In my last post in the ETL Antipatterns series, I wrote about the common antipattern of ingesting or loading more data than necessary. This brief post covers one specific case of loading more data than necessary by performing a full data load rather than using a smaller incremental load.
ETL Antipattern: performing full loads instead of incremental loads
Earlier this year, I wrote about the concepts of incremental loads and discussed the benefits of loading data incrementally. To recap: an incremental load moves only the new and changed data from each source – rather than the entire bulk of the source data – through the ETL pipeline.
Using incremental loads can improve both the speed and accuracy of data movement and transformation. The time required to process data increases with the volume of said data, and extracting only the new and changed data from the source can ensure an accurate ‘point-in-time’ representation of the data. For these reasons, loading data incrementally is, for most data load needs, the better way to go.
What about full data loads?
The alternative to incrementally loading data is to perform a full data load each time – that is, extract the whole of the data from the source and push it all to its final destination in every load cycle. ETL folks use several terms to refer to this, including “whack and load”, “trunc and dump”, and other phrases that hint at the coarse nature of such a design.
Performing a full data load isn’t necessarily an elegant process, but here’s a truism: full data loads are much simpler and easier to build than incremental loads. If you need a quick-and-dirty way to get data from A to B, a full data load is the shortest path. And there are some legitimate cases where this design makes more sense than adding the complexity needed for a incremental load approach. For example, if you are doing a multi-step load in which you load the data to volatile staging tables first (an ELT versus an ETL approach), then using a full “trunc and dump” for that step of the load makes the most sense.
There are very few absolutes in technical architecture, and this is no exception: full data loads aren’t always bad. However, in the real world I’ve discovered many ETL processes built to perform full data loads on every cycle when an incremental design would have been more accurate and better performing.

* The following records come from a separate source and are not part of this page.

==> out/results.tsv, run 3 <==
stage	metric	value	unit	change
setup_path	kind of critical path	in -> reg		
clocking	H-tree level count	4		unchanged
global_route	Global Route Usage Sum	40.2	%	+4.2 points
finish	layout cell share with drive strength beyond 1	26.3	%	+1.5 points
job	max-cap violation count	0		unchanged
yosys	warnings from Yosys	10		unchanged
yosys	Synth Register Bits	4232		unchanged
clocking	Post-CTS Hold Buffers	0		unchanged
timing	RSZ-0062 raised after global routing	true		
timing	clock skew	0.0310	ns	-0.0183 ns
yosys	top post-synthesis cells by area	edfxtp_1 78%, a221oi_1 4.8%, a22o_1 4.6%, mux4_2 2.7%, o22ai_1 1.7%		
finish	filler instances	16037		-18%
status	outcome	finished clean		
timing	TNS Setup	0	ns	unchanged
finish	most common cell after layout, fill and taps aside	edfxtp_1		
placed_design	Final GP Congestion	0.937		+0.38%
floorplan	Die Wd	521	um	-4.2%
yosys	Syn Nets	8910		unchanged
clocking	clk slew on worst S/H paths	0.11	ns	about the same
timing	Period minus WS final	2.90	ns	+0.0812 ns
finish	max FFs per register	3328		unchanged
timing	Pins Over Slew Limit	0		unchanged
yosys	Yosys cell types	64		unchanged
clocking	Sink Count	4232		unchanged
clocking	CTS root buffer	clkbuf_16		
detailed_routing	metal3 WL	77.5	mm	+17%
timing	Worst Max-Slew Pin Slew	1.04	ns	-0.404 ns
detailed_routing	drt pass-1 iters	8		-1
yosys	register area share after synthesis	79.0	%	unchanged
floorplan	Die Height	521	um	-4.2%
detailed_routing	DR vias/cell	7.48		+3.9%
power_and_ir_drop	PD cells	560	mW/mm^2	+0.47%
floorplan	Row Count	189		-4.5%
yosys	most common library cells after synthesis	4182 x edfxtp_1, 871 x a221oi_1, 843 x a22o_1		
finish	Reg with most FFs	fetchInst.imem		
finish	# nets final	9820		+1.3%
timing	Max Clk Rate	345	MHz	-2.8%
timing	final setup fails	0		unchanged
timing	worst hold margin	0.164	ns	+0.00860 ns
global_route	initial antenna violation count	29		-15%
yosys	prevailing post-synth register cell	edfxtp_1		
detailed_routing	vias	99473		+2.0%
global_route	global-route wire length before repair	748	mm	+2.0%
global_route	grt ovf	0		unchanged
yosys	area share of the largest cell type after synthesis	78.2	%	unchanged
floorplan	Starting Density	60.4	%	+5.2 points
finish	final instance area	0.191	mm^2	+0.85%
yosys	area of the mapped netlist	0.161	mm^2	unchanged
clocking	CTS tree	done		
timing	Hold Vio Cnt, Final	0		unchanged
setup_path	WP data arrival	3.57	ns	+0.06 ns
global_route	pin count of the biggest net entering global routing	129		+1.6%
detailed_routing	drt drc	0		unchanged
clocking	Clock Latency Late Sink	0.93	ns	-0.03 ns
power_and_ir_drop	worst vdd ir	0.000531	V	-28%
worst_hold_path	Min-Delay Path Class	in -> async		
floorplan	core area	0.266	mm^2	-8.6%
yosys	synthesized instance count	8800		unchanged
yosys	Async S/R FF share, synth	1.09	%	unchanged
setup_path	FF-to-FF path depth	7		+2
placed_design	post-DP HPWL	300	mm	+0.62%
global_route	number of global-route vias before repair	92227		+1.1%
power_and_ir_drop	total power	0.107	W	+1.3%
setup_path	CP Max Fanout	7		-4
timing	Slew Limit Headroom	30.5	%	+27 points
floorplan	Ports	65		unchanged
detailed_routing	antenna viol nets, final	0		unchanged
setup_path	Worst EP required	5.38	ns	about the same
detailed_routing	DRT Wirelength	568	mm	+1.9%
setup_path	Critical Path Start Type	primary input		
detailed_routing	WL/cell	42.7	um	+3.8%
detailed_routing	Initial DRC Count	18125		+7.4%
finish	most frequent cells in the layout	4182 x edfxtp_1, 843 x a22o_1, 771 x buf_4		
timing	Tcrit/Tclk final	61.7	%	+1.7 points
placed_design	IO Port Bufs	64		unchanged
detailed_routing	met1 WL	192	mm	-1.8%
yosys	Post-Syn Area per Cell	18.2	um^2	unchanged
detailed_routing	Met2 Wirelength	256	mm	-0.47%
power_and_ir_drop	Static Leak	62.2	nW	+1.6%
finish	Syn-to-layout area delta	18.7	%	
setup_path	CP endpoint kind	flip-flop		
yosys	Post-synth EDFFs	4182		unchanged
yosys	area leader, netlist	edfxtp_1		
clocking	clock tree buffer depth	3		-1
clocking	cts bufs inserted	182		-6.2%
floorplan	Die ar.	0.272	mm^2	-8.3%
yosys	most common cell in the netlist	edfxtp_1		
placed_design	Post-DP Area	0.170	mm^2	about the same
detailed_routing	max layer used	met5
Source: an optimization exercise on an open RTL-to-GDS flow (aim: small area and a short achievable clock period). Production flows keep margins and buffers that such runs may drop.
In this exercise RTL edits were held to simulation tests only and were not proved equivalent to the original.
No activity file was given, so power comes from the tool's default toggle rates.

--- design.v ---
`timescale 1ns/1ps
package synthPkg;
	localparam int NumVoices = 4;
	localparam int VoiceIdxW = 2;
	localparam int PhaseW = 32;
	localparam int SampleW = 16;
	localparam int AmpW = 16;
	localparam int AccW = SampleW + VoiceIdxW;
	localparam logic [1:0] WaveSaw      = 2'd0;
	localparam logic [1:0] WaveSquare   = 2'd1;
	localparam logic [1:0] WaveTriangle = 2'd2;
	localparam logic [1:0] WaveOff      = 2'd3;
endpackage
Context: an optimization exercise on an open-source flow, tuned for small area, a short achievable clock period and few clock cycles per item. The choices shown serve that exercise and are no tape-out recipe.
Where RTL was checked, it was by simulation tests only, not by an equivalence proof against the original.
Power and IR drop assume default switching activity.

the baseline:
Design rv32Core, start of the top module:
module rv32Core (
    input  logic        cpuClk,
    input  logic        rstN,
    output logic        wbCyc,
    output logic        wbStb,
    output logic [31:0] wbAdr,
    input  logic [31:0] wbDatI,
    input  logic        wbAck,
    output logic        retireValid,
    output logic [31:0] retirePc,
    output logic [4:0]  retireRd,
    output logic [31:0] retireData
);
clock: 8.0 ns
lec_check: 0
cap_margin: 20
core_margin: 2
core_utilization: 40
place_density: 0.6
setup_slack_margin: 5
slew_margin: 20
tns_end_percent: 0
run.sh (not shown) runs the stock make flow with config.mk's settings and CLKGATE_MAP_FILE= SYNTH_SCRIPT=/design/flow/synth_recipe.tcl, a recipe that flattens the netlist after the stock synthesis.
The baseline | stages: all done | timing, DRC, antenna: all pass
Relative to the baseline, the following input files were edited for the candidate:
--- a/flow/config.mk
+++ b/flow/config.mk
@@ -14 +14 @@
-export TNS_END_PERCENT = 0
+export TNS_END_PERCENT = 10
### Flow results
No stage failed in the candidate, and the final checks on the layout all came back clean.
Relative slew slack (lower): the candidate
The candidate against the baseline: clock latency reported for the late side of the worst-skew pair grew by 0.04 ns, number of buffers inserted by port buffering comparable, data required time at the worst endpoint now sits higher, overall overflow remaining after global route was more or less identical.
Row portion of the layout cell area used by non-clock buffers: the candidate higher / the baseline lower
met1 global-route usage in the candidate is 0.94 points above the baseline.
In the candidate, share of total power in the clock network is lower than in the baseline.
In the tables for the baseline and the candidate, total power reads lower with the baseline.
Sum of routed wire length over all layers of the candidate exceeds that of the baseline by a few percent.
Function was not checked in any run of this note: the RTL went through the layout flow alone.

The RTL this note starts from:
==> flow/design.v <==
package rvIsaPkg;
    localparam int xlen     = 32;
    localparam int regAddrW = 5;
    localparam logic [6:0] opOp     = 7'b0110011;
    localparam logic [6:0] opOpImm  = 7'b0010011;
    localparam logic [6:0] opLui    = 7'b0110111;
    localparam logic [6:0] opBranch = 7'b1100011;
    localparam logic [2:0] f3AddSub = 3'b000;
    localparam logic [2:0] f3Slt    = 3'b010;
    localparam logic [2:0] f3Xor    = 3'b100;
    localparam logic [2:0] f3Or     = 3'b110;
    localparam logic [2:0] f3And    = 3'b111;
    localparam logic [2:0] f3Beq    = 3'b000;
    localparam logic [2:0] f3Bne    = 3'b001;
    localparam logic [6:0] f7Base = 7'b0000000;
    localparam logic [6:0] f7Sub  = 7'b0100000;
    typedef union packed {
        struct packed {
            logic [6:0] funct7;
            logic [4:0] rs2;
            logic [4:0] rs1;
            logic [2:0] funct3;
            logic [4:0] rd;
            logic [6:0] opcode;
        } r;
        struct packed {
            logic [11:0] imm12;
            logic [4:0]  rs1;
            logic [2:0]  funct3;
            logic [4:0]  rd;
            logic [6:0]  opcode;
        } i;
        struct packed {
            logic [19:0] imm20;
            logic [4:0]  rd;
            logic [6:0]  opcode;
        } u;
        struct packed {
            logic       imm12;
            logic [5:0] imm10to5;
            logic [4:0] rs2;
            logic [4:0] rs1;
            logic [2:0] funct3;
            logic [3:0] imm4to1;
            logic       imm11;
            logic [6:0] opcode;
        } b;
    } rvInstr;
endpackage
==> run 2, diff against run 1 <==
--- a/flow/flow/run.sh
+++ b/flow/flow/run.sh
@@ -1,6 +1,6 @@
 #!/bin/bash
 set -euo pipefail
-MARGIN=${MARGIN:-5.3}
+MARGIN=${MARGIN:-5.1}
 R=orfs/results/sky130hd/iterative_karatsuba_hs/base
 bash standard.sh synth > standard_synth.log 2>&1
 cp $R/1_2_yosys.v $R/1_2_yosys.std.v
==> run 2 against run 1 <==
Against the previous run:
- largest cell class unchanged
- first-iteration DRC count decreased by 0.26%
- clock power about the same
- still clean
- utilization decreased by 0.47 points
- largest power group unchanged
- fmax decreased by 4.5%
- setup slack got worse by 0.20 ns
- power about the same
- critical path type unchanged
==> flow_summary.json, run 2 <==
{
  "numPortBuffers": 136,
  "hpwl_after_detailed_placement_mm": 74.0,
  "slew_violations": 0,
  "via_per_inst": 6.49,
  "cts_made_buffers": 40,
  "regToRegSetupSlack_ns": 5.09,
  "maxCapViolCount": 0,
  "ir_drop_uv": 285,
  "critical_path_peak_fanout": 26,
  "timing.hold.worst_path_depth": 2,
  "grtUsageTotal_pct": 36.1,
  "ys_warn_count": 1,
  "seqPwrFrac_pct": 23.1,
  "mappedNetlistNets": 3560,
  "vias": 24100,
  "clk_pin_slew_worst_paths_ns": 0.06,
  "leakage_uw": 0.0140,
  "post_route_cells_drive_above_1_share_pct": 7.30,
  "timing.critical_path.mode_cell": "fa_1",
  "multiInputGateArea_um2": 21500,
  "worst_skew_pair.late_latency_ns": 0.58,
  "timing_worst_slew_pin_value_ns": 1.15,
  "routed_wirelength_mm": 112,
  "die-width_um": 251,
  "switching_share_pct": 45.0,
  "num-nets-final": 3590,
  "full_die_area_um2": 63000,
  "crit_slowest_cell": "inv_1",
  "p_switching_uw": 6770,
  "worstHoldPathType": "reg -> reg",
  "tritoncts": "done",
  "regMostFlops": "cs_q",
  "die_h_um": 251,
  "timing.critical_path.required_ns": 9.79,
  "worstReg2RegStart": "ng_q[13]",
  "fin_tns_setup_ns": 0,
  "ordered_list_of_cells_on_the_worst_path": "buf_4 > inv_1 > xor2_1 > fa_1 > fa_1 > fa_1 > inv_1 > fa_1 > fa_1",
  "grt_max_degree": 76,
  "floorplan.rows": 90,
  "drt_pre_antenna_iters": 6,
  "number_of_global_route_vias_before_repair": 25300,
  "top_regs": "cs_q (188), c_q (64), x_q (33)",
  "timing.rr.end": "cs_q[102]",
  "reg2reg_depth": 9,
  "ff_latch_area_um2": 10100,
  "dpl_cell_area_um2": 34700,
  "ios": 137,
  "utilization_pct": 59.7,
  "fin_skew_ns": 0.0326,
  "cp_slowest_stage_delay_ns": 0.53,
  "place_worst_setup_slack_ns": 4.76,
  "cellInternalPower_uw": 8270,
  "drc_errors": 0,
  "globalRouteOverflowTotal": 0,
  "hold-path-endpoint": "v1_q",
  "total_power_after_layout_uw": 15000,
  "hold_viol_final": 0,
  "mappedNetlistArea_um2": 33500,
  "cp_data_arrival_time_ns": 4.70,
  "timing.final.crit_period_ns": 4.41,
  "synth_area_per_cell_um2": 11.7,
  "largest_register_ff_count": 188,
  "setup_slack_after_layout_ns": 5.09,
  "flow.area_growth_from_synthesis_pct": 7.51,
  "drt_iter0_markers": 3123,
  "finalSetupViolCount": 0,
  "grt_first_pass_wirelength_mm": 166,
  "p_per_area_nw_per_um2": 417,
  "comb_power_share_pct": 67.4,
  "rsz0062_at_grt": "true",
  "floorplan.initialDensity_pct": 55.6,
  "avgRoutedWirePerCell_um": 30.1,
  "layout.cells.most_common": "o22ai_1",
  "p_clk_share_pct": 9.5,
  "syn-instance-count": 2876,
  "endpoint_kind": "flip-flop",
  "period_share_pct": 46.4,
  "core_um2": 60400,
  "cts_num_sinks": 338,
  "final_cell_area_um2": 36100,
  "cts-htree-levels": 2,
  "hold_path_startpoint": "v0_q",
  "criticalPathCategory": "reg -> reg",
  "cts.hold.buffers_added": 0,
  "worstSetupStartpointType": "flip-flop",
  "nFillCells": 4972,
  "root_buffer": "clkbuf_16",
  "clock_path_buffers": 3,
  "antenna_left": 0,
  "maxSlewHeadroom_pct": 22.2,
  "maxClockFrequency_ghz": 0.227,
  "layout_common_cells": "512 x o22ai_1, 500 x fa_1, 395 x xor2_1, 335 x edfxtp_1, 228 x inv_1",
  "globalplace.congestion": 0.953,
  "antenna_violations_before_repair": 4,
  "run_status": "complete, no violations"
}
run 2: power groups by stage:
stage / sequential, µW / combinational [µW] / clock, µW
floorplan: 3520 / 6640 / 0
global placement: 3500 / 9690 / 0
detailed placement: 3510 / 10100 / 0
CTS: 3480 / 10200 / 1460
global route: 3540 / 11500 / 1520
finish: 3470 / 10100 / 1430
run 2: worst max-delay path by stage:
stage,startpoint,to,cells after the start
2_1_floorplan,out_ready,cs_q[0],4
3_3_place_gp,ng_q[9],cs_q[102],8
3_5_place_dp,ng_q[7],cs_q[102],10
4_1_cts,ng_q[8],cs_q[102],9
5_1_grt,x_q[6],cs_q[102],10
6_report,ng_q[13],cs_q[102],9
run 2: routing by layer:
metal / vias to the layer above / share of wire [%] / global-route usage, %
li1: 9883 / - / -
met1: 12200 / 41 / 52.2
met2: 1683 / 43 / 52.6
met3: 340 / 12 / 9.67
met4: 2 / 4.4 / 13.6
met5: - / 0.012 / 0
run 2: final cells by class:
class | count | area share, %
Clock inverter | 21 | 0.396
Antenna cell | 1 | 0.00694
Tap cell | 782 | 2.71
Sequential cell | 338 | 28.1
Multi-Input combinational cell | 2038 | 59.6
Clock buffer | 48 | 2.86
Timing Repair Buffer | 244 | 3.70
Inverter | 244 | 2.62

Default to incremental loads
Any time I build an ETL process, I approach it with the assumption that I’ll be doing an incremental load. If there are factors that make such a design unreasonable – whether it’s difficulty in detecting changes, or that the source data is so small and static that an incremental load doesn’t add value – then I’ll revert to a full load. But for most data movement and transformation needs, the incremental load should be the default design.